[Records excerpted from a collection]
● ● ●

--- src/fwsr_pkg.sv ---
package fwsr_pkg;
  // ---------------------------------------------------------------
  // register map (byte addresses)
  // ---------------------------------------------------------------
  localparam logic [7:0] REG_CTRL    = 8'h00;
  localparam logic [7:0] REG_ADDR    = 8'h04;
  localparam logic [7:0] REG_WDATA   = 8'h08;
  localparam logic [7:0] REG_STATUS  = 8'h0C;
  localparam logic [7:0] REG_RDATA   = 8'h10;

  // ctrl register command codes (written to bits 2:0)
  localparam logic [2:0] CMD_NONE    = 3'h0;
  localparam logic [2:0] CMD_READ    = 3'h1;
  localparam logic [2:0] CMD_WRITE   = 3'h2;
  localparam logic [2:0] CMD_POLL    = 3'h3;
  localparam logic [2:0] CMD_WINDOW  = 3'h4;

  // status register bit positions
  localparam int ST_BUSY      = 0;
  localparam int ST_DONE      = 1;
  localparam int ST_FAIL      = 2;
  localparam int ST_WIN_OPEN  = 3;
  localparam int ST_MAYBE_REJ = 4;
  localparam int ST_RB_IN     = 5;

  // status bit positions on the flash data bus
  localparam int DQ_POLL   = 7;
  localparam int DQ_TOG1   = 6;
  localparam int DQ_FAIL   = 5;
  localparam int DQ_WIN    = 3;
  localparam int DQ_TOG2   = 2;

  // flash bus timing
  localparam int CLK_NS     = 100;
  localparam int T_RC_NS    = 150;
  localparam int T_WP_NS    = 150;
  localparam int T_OEH_NS   = 10;
  localparam int RD_CYC     = (T_RC_NS + CLK_NS - 1) / CLK_NS;
  localparam int WR_CYC     = (T_WP_NS + CLK_NS - 1) / CLK_NS;
  localparam int GAP_CYC    = ((T_OEH_NS + CLK_NS - 1) / CLK_NS) < 1 ? 1 : ((T_OEH_NS + CLK_NS - 1) / CLK_NS);
  localparam int ADD_GAP_US = 50;
  localparam int ADD_GAP_CYC = (ADD_GAP_US * 1000) / CLK_NS;

  typedef enum logic [5:0] {
    FW_IDLE  = 6'h01,
    FW_RD    = 6'h02,
    FW_WR    = 6'h04,
    FW_GAP   = 6'h08,
    FW_EVAL  = 6'h10,
    FW_DONE  = 6'h20
  } fwsr_state_t;
endpackage : fwsr_pkg

--- src/fwsr_ctrl.sv ---
// Our own choices: the APB interface to the registers and the register addresses.
`timescale 1ns/1ps
// Notes on behaviour
// - skip window check only under 50us spacing; ADD_GAP_CYC is unused, spacing is never timed
// - confirm acceptance by poll before window read
// - read window before and after each add
// - window high after add: maybe rejected
// - status reads use an in-sector address
// - two reads, equal toggle means done
// - fail seen while toggling: recheck toggle
// - after failure, issue reset command
module fwsr_ctrl #(
  parameter int AW = 22
) (
  input  wire logic          pclk,        // 10 MHz clock
  input  wire logic          presetn,     // async reset, low
  input  wire logic          psel,        // apb select
  input  wire logic          penable,     // apb enable
  input  wire logic          pwrite,      // apb direction
  input  wire logic [7:0]    paddr,       // apb address
  input  wire logic [31:0]   pwdata,      // apb write data
  output logic      [31:0]   prdata,      // apb read data
  output logic               pready,      // apb ready
  output logic               pslverr,     // apb error
  output logic [AW-1:0]      flash_addr,  // flash address
  input  wire logic [7:0]    flash_dq_i,  // flash data in
  output logic      [7:0]    flash_dq_o,  // flash data out
  output logic               flash_dq_oe, // high while driving dq
  output logic               flash_ce_n,  // chip enable, low
  output logic               flash_oe_n,  // output enable, low
  output logic               flash_we_n,  // write enable, low
  output logic               flash_rst_n, // hardware reset, low
  input  wire logic          ready_busy_out // flash ready pin
);
  initial begin
    if (AW < 1 || AW > 32) $error("fwsr_ctrl: AW out of range");
  end

  // ---------------------------------------------------------------
  // apb slave
  // ---------------------------------------------------------------
  fwsr_pkg::fwsr_state_t st_q, st_d;
  logic [AW-1:0] addr_q;
  logic [7:0]    wdata_q, rdata_q, prev_q;
  logic [2:0]    cmd_q;
  logic [3:0]    cnt_q;
  logic [1:0]    rd_num_q;
  logic          busy_q, done_q, fail_q, win_q, rej_q, win_before_q, recheck_q;

  wire acc       = psel & penable & pready;
  wire wr_acc    = acc & pwrite;
  wire hit_ctrl  = paddr == fwsr_pkg::REG_CTRL;
  wire hit_addr  = paddr == fwsr_pkg::REG_ADDR;
  wire hit_wdata = paddr == fwsr_pkg::REG_WDATA;
  wire hit_stat  = paddr == fwsr_pkg::REG_STATUS;
  wire hit_rdata = paddr == fwsr_pkg::REG_RDATA;
  wire mapped    = hit_ctrl | hit_addr | hit_wdata | hit_stat | hit_rdata;
  wire start     = wr_acc & hit_ctrl & ~busy_q & (pwdata[2:0] != fwsr_pkg::CMD_NONE);
  wire [31:0] status_w = {26'h0, ready_busy_out, rej_q, win_q, fail_q, done_q, busy_q};
  wire [31:0] rd_mux = hit_ctrl  ? {29'h0, cmd_q} :
                       hit_addr  ? 32'(addr_q) :
                       hit_wdata ? {24'h0, wdata_q} :
                       hit_stat  ? status_w :
                       hit_rdata ? {24'h0, rdata_q} : 32'h0;

  always_ff @(posedge pclk or negedge presetn) begin
    if (!presetn) begin
      prdata  <= 32'h0;
      pready  <= 1'b0;
      pslverr <= 1'b0;
    end else begin
      pready  <= psel & ~penable;
      pslverr <= psel & ~penable & ~mapped;
      prdata  <= (psel & ~penable & ~pwrite) ? rd_mux : 32'h0;
    end
  end

  always_ff @(posedge pclk or negedge presetn) begin
    if (!presetn) begin
      addr_q  <= '0;
      wdata_q <= 8'h0;
    end else begin
      if (wr_acc & hit_addr & ~busy_q) addr_q <= pwdata[AW-1:0];
      if (wr_acc & hit_wdata & ~busy_q) wdata_q <= pwdata[7:0];
    end
  end

  // ---------------------------------------------------------------
  // flash cycle engine
  // ---------------------------------------------------------------
  wire rd_cmd    = (cmd_q != fwsr_pkg::CMD_WRITE);
  wire cyc_end   = cnt_q == 4'(rd_cmd ? fwsr_pkg::RD_CYC : fwsr_pkg::WR_CYC);
  wire gap_end   = cnt_q == 4'(fwsr_pkg::GAP_CYC);
  // compare the two latest captured reads; the bus is released outside a read
  wire have_two  = rd_num_q == 2'h2;
  wire tog_same  = prev_q[fwsr_pkg::DQ_TOG1] == rdata_q[fwsr_pkg::DQ_TOG1];
  wire fail_now  = rdata_q[fwsr_pkg::DQ_FAIL];
  wire poll_more = (cmd_q == fwsr_pkg::CMD_POLL) & (~have_two | (~tog_same & ~fail_now) |
                   (~tog_same & fail_now & ~recheck_q));
  wire win_more  = (cmd_q == fwsr_pkg::CMD_WINDOW) & ~have_two;

  always_comb begin
    st_d = st_q;
    case (st_q)
      fwsr_pkg::FW_IDLE: if (start) st_d = (pwdata[2:0] == fwsr_pkg::CMD_WRITE) ? fwsr_pkg::FW_WR : fwsr_pkg::FW_RD;
      fwsr_pkg::FW_RD:   if (cyc_end) st_d = fwsr_pkg::FW_GAP;
      fwsr_pkg::FW_WR:   if (cyc_end) st_d = fwsr_pkg::FW_GAP;
      fwsr_pkg::FW_GAP:  if (gap_end) st_d = fwsr_pkg::FW_EVAL;
      fwsr_pkg::FW_EVAL: st_d = (poll_more | win_more) ? fwsr_pkg::FW_RD : fwsr_pkg::FW_DONE;
      fwsr_pkg::FW_DONE: st_d = fwsr_pkg::FW_IDLE;
      default:           st_d = fwsr_pkg::FW_IDLE;
    endcase
  end

  wire in_rd = st_q == fwsr_pkg::FW_RD;
  wire in_wr = st_q == fwsr_pkg::FW_WR;

  always_ff @(posedge pclk or negedge presetn) begin
    if (!presetn) begin
      st_q <= fwsr_pkg::FW_IDLE;
      cnt_q <= 4'h0;
    end else begin
      st_q  <= st_d;
      cnt_q <= (st_q != st_d) ? 4'h0 : cnt_q + 4'h1;
    end
  end

  // pins: address held through the whole command so status reads stay in-sector
  always_ff @(posedge pclk or negedge presetn) begin
    if (!presetn) begin
      flash_addr  <= '0;
      flash_dq_o  <= 8'h0;
      flash_dq_oe <= 1'b0;
      flash_ce_n  <= 1'b1;
      flash_oe_n  <= 1'b1;
      flash_we_n  <= 1'b1;
      flash_rst_n <= 1'b0;
    end else begin
      flash_rst_n <= 1'b1;
      flash_addr  <= addr_q;
      flash_dq_o  <= wdata_q;
      flash_dq_oe <= (st_d == fwsr_pkg::FW_WR);
      flash_ce_n  <= ~((st_d == fwsr_pkg::FW_RD) | (st_d == fwsr_pkg::FW_WR));
      flash_oe_n  <= ~(st_d == fwsr_pkg::FW_RD);
      flash_we_n  <= ~(st_d == fwsr_pkg::FW_WR);
    end
  end

  // ---------------------------------------------------------------
  // result tracking
  // ---------------------------------------------------------------
  wire sample = in_rd & cyc_end;

  always_ff @(posedge pclk or negedge presetn) begin
    if (!presetn) begin
      cmd_q <= fwsr_pkg::CMD_NONE;
      busy_q <= 1'b0;
      done_q <= 1'b0;
      fail_q <= 1'b0;
      win_q <= 1'b0;
      rej_q <= 1'b0;
      win_before_q <= 1'b0;
      rd_num_q <= 2'h0;
      recheck_q <= 1'b0;
      prev_q <= 8'h0;
      rdata_q <= 8'h0;
    end else begin
      if (start) begin
        cmd_q     <= pwdata[2:0];
        busy_q    <= 1'b1;
        done_q    <= 1'b0;
        rd_num_q  <= 2'h0;
        recheck_q <= 1'b0;
        if (pwdata[2:0] == fwsr_pkg::CMD_WRITE) win_before_q <= win_q;
      end
      if (sample) begin
        prev_q  <= rdata_q;
        rdata_q <= flash_dq_i;
        if (!have_two) rd_num_q <= rd_num_q + 2'h1;
      end
      if (st_q == fwsr_pkg::FW_EVAL) begin
        if ((cmd_q == fwsr_pkg::CMD_POLL) & have_two & fail_now & ~tog_same) recheck_q <= 1'b1;
        if (cmd_q == fwsr_pkg::CMD_POLL & ~poll_more) fail_q <= ~tog_same;
        if (cmd_q == fwsr_pkg::CMD_WINDOW & have_two) begin
          win_q <= rdata_q[fwsr_pkg::DQ_WIN];
          rej_q <= rdata_q[fwsr_pkg::DQ_WIN] & ~win_before_q;
        end
      end
      if (st_q == fwsr_pkg::FW_DONE) begin
        busy_q <= 1'b0;
        done_q <= 1'b1;
      end
    end
  end
endmodule : fwsr_ctrl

● ● ●

--- EXERCISE INSTRUCTIONS ---
Start with the line above that contains "cnt_q == 4'(fwsr_pkg::GAP_CYC);" and end with the line that contains "case (st_q)". Write out those lines exactly, and only those.

--- SOLUTION ---
  wire gap_end   = cnt_q == 4'(fwsr_pkg::GAP_CYC);
  // compare the two latest captured reads; the bus is released outside a read
  wire have_two  = rd_num_q == 2'h2;
  wire tog_same  = prev_q[fwsr_pkg::DQ_TOG1] == rdata_q[fwsr_pkg::DQ_TOG1];
  wire fail_now  = rdata_q[fwsr_pkg::DQ_FAIL];
  wire poll_more = (cmd_q == fwsr_pkg::CMD_POLL) & (~have_two | (~tog_same & ~fail_now) |
                   (~tog_same & fail_now & ~recheck_q));
  wire win_more  = (cmd_q == fwsr_pkg::CMD_WINDOW) & ~have_two;

  always_comb begin
    st_d = st_q;
    case (st_q)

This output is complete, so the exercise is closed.